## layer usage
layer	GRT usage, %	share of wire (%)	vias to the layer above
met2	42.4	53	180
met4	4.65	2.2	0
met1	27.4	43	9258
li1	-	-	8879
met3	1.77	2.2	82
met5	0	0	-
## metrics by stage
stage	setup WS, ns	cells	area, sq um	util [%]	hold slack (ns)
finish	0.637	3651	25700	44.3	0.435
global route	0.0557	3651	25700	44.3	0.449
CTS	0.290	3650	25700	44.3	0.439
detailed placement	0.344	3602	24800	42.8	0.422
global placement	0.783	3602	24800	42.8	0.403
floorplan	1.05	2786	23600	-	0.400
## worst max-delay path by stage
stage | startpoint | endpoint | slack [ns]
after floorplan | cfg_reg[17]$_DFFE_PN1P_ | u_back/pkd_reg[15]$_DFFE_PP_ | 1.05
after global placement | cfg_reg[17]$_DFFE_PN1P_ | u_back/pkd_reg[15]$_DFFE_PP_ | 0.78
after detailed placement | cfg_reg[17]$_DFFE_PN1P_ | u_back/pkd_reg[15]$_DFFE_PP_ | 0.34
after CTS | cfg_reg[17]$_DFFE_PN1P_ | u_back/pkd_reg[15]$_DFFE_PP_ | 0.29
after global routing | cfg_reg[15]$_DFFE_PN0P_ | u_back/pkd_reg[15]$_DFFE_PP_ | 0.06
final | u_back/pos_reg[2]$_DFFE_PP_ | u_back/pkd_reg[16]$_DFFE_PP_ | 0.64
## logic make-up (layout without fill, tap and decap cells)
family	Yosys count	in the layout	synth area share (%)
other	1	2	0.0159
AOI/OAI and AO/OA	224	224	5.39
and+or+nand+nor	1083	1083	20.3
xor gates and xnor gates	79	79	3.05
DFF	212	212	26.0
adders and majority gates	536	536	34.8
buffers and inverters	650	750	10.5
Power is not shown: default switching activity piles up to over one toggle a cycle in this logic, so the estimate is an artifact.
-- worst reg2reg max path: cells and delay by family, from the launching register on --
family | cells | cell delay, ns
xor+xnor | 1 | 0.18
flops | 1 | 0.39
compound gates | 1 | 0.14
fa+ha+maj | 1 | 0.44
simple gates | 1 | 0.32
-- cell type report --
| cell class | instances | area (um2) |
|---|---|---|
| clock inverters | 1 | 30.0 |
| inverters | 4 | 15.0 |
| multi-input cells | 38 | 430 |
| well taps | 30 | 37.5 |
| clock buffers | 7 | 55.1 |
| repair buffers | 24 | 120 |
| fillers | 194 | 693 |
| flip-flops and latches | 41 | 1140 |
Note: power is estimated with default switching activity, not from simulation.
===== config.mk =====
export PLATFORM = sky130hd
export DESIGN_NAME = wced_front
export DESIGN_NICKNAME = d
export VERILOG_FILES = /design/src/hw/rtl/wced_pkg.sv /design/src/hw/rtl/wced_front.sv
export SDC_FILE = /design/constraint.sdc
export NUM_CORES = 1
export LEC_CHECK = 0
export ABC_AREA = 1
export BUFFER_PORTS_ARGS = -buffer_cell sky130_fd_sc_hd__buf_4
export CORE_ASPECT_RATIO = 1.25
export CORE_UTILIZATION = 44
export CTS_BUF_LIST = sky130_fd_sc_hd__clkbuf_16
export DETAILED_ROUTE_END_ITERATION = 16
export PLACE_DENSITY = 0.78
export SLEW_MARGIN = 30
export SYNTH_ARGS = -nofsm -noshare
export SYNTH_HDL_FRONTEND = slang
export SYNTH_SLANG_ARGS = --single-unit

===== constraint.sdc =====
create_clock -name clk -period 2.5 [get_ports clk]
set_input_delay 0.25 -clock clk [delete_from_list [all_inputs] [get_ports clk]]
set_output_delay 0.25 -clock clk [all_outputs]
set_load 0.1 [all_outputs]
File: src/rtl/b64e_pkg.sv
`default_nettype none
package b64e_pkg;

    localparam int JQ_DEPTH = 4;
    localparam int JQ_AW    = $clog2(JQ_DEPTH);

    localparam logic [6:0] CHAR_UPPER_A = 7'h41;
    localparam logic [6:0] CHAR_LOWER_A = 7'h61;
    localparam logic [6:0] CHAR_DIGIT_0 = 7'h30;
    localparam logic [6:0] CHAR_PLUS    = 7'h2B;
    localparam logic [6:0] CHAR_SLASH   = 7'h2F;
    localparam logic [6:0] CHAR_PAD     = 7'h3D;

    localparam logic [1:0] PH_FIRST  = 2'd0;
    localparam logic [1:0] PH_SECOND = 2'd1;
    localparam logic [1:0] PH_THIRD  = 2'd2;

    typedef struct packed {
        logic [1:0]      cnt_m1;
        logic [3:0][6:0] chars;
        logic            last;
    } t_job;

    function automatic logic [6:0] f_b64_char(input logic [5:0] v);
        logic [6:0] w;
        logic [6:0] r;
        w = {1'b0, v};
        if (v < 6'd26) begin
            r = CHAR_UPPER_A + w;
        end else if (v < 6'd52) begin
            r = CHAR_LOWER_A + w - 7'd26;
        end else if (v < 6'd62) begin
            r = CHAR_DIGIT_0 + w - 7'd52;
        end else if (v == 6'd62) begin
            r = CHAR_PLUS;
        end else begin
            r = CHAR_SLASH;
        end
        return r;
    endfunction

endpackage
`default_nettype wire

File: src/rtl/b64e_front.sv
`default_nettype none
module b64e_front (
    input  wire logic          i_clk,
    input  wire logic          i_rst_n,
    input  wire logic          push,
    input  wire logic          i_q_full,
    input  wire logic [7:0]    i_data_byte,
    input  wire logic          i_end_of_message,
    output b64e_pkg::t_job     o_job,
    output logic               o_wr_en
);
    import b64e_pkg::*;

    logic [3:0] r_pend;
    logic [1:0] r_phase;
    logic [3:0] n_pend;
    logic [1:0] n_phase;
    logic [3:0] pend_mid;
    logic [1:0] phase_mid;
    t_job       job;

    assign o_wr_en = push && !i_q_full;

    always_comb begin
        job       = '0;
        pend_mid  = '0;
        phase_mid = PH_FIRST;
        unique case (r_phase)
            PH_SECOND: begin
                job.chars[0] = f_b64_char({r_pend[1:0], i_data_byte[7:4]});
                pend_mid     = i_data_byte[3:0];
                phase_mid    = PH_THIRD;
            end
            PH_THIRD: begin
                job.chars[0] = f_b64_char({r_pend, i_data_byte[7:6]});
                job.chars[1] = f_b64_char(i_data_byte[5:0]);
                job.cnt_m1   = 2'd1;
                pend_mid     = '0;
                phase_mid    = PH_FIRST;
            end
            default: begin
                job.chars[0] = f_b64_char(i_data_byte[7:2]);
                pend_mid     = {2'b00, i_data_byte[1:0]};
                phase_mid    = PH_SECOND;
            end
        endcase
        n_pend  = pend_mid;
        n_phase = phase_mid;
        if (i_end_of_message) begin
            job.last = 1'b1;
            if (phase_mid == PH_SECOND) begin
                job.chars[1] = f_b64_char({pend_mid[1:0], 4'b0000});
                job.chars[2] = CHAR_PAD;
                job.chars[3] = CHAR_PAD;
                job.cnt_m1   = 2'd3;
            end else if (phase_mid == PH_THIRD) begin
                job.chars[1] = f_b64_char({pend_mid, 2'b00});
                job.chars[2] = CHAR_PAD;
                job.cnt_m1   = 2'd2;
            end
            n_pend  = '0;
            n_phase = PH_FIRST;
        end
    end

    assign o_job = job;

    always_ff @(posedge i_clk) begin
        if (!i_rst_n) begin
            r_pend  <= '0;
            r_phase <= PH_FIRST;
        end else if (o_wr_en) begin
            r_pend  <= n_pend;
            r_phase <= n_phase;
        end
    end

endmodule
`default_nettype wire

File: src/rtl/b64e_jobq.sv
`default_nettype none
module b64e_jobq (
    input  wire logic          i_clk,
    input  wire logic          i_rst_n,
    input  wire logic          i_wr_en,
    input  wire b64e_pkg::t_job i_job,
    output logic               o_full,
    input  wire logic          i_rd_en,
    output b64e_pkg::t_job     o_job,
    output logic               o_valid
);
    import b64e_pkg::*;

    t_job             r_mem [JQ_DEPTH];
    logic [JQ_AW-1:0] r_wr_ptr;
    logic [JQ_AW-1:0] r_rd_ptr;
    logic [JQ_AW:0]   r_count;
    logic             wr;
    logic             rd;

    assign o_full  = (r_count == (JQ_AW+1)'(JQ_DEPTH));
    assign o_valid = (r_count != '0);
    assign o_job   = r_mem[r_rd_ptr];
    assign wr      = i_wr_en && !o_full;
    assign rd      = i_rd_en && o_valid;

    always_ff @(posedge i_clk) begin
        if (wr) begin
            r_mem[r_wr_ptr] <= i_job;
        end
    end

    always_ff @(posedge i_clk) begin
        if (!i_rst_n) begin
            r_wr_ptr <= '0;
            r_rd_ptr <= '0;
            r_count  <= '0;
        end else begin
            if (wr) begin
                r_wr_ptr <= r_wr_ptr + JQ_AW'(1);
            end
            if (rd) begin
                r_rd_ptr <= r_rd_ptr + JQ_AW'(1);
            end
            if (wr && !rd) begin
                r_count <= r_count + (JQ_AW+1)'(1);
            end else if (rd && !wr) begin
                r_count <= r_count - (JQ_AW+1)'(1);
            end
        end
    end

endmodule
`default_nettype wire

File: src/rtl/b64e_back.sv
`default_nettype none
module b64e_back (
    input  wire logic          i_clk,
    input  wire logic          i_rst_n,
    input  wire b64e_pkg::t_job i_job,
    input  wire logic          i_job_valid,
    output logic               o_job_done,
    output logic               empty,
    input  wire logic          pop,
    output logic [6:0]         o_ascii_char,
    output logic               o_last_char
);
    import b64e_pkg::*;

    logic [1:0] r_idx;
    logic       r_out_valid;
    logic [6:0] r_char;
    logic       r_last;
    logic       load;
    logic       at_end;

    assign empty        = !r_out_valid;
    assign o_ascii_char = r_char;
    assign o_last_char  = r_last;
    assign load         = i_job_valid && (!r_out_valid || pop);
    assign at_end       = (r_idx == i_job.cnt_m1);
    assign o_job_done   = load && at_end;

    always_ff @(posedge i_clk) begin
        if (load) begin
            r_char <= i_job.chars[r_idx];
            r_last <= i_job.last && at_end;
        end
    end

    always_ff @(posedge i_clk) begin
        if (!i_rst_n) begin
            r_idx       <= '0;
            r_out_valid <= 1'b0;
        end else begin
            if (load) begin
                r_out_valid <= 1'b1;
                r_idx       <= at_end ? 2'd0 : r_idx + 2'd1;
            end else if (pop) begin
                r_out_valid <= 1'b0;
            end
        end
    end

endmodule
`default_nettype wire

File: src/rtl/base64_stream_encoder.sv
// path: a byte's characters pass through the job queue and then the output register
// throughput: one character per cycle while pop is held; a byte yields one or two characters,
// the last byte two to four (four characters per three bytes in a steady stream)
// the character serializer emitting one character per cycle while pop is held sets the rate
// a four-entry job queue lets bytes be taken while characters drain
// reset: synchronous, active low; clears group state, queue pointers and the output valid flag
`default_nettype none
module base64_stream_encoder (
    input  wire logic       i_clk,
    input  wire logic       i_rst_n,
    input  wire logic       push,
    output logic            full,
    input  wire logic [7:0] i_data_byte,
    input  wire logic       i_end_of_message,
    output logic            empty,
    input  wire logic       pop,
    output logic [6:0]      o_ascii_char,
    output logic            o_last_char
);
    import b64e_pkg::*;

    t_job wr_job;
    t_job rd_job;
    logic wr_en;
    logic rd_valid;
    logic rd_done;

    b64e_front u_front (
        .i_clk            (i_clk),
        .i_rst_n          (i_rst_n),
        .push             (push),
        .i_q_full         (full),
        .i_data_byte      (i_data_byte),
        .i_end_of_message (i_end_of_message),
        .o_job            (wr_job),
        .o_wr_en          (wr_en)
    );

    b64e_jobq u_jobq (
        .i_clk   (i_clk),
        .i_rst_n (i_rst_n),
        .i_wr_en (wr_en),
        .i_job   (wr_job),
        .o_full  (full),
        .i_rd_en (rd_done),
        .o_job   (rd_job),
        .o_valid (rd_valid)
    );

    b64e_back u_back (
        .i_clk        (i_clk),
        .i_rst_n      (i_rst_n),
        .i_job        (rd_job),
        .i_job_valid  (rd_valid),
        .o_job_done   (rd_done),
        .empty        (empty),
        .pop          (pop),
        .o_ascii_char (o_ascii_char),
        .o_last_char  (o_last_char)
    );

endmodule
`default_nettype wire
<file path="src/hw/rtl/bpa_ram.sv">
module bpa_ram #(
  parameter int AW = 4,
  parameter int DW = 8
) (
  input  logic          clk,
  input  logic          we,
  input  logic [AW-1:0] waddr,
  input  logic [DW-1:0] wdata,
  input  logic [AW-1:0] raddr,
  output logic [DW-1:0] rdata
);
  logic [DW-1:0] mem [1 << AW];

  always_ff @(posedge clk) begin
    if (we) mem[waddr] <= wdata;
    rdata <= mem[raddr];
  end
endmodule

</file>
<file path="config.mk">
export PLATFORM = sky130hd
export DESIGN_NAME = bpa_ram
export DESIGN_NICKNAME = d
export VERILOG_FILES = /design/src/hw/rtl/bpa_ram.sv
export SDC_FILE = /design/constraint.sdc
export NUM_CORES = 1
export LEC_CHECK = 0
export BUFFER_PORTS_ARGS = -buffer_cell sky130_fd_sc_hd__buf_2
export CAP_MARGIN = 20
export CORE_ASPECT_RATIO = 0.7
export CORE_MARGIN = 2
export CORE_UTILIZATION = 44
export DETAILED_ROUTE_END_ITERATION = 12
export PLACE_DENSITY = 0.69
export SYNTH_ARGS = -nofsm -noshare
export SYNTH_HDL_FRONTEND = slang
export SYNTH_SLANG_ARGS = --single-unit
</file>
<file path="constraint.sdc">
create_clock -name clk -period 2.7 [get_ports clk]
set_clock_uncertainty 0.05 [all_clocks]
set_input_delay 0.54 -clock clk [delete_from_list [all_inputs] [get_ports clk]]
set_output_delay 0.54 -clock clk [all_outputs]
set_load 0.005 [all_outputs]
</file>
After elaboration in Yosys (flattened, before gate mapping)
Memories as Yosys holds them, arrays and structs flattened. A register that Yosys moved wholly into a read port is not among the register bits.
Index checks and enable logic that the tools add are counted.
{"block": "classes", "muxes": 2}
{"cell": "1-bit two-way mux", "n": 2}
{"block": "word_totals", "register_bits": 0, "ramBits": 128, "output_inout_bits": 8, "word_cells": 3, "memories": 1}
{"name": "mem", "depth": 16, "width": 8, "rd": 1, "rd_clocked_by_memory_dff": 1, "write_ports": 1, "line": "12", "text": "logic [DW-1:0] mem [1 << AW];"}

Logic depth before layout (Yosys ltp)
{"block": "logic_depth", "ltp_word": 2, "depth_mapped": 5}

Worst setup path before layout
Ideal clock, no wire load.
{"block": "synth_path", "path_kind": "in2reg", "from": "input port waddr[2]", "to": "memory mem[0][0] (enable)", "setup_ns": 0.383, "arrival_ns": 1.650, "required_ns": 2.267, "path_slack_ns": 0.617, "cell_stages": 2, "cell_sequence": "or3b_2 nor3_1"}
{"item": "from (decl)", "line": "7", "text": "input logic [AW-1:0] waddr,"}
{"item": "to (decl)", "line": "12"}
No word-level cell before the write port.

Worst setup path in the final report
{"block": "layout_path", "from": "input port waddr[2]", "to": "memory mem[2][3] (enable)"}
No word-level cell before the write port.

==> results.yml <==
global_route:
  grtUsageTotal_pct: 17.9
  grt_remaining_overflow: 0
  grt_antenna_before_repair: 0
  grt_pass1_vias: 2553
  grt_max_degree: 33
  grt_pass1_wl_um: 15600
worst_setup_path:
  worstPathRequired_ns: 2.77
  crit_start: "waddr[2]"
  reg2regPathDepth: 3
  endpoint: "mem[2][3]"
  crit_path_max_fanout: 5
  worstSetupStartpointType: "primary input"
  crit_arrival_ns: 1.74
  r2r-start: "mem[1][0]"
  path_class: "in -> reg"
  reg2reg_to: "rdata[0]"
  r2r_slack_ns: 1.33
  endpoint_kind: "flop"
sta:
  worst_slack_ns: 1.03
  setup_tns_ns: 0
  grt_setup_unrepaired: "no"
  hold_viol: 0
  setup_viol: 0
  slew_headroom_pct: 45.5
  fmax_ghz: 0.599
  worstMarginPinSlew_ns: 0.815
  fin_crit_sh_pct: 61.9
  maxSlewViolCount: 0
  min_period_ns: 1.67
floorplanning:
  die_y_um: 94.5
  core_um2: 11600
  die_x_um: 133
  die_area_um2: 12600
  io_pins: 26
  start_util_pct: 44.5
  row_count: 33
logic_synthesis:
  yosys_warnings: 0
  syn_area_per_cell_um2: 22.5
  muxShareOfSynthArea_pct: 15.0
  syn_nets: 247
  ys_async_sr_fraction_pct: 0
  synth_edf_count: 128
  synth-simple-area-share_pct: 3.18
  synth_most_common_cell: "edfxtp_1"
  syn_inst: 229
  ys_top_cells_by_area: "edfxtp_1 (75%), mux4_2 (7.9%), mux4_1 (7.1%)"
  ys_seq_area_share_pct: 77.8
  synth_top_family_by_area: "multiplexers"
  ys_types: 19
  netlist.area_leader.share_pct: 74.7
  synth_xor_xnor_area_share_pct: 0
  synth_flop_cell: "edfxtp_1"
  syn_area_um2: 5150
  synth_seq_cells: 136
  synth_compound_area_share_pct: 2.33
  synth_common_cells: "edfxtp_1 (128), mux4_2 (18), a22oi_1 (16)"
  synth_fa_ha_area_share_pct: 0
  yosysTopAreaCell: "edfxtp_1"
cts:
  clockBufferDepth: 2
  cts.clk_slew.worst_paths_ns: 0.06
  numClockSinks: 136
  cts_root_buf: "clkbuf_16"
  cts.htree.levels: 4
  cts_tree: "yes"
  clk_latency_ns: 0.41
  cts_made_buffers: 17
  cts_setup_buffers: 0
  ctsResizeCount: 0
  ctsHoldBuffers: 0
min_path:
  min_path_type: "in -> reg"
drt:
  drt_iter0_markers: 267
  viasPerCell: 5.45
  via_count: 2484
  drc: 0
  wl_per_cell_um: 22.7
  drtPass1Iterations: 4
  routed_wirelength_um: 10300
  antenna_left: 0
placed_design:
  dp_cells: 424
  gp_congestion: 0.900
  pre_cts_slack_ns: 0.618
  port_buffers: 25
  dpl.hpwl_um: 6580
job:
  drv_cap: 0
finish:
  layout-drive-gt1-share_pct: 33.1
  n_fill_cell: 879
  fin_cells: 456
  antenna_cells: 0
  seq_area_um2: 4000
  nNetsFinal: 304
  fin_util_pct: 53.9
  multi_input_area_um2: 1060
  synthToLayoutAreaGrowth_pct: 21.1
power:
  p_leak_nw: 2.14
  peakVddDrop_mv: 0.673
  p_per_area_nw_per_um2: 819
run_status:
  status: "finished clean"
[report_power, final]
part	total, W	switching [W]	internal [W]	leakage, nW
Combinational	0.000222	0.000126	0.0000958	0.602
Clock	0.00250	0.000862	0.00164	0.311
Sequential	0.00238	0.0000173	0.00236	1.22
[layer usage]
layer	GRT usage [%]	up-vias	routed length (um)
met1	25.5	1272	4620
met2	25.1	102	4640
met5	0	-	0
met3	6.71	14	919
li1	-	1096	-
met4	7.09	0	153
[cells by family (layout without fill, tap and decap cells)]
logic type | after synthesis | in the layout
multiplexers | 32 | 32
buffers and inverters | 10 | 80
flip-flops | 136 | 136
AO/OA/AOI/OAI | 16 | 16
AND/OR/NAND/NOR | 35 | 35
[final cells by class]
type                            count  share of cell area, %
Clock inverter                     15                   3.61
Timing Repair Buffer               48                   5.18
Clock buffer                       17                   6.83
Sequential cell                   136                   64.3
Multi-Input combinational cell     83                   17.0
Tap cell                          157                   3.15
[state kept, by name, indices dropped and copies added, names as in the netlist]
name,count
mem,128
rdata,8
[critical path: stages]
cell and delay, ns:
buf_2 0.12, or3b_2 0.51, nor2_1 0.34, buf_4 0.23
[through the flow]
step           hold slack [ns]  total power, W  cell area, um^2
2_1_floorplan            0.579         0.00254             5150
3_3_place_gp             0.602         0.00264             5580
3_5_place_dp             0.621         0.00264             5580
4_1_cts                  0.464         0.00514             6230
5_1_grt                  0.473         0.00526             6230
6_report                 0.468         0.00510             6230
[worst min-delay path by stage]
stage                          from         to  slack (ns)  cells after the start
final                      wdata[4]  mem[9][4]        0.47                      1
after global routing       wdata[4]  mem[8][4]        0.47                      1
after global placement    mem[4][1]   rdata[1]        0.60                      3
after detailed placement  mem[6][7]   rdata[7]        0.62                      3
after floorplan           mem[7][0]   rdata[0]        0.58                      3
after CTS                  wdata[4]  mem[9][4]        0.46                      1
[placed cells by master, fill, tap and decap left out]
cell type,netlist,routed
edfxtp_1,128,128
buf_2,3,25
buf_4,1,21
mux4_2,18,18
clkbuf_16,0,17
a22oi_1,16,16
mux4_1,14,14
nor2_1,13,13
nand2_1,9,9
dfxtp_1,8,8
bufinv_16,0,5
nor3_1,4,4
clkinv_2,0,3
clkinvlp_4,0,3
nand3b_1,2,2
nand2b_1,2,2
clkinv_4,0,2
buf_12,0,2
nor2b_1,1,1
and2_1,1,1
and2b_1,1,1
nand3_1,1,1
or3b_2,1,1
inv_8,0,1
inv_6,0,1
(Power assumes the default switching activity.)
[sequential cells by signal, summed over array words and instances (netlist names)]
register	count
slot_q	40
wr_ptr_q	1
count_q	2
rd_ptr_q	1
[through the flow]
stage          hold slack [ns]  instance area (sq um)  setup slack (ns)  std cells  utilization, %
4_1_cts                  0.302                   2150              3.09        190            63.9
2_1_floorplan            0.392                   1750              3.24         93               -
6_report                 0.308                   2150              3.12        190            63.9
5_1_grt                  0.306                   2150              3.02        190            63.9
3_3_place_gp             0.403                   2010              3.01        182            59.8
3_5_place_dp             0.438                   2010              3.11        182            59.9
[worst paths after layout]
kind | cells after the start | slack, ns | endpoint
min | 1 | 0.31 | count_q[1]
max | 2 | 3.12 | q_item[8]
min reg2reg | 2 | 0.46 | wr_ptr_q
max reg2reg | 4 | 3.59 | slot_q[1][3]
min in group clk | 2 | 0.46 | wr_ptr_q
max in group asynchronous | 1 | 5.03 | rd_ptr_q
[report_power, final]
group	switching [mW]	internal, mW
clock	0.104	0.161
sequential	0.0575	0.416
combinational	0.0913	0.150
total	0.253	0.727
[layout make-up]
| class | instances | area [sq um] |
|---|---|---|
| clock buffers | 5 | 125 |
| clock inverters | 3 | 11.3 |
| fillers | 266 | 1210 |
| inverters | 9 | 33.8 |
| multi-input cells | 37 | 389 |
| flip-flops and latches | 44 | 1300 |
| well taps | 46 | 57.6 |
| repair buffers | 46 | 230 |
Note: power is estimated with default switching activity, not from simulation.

+++++

In the material above, locate the line containing "simple gates | 1 | 0.32" and the line containing "41 | 1140 |". Transcribe exactly those two lines and every line between them, and nothing more.

simple gates | 1 | 0.32
-- cell type report --
| cell class | instances | area (um2) |
|---|---|---|
| clock inverters | 1 | 30.0 |
| inverters | 4 | 15.0 |
| multi-input cells | 38 | 430 |
| well taps | 30 | 37.5 |
| clock buffers | 7 | 55.1 |
| repair buffers | 24 | 120 |
| fillers | 194 | 693 |
| flip-flops and latches | 41 | 1140 |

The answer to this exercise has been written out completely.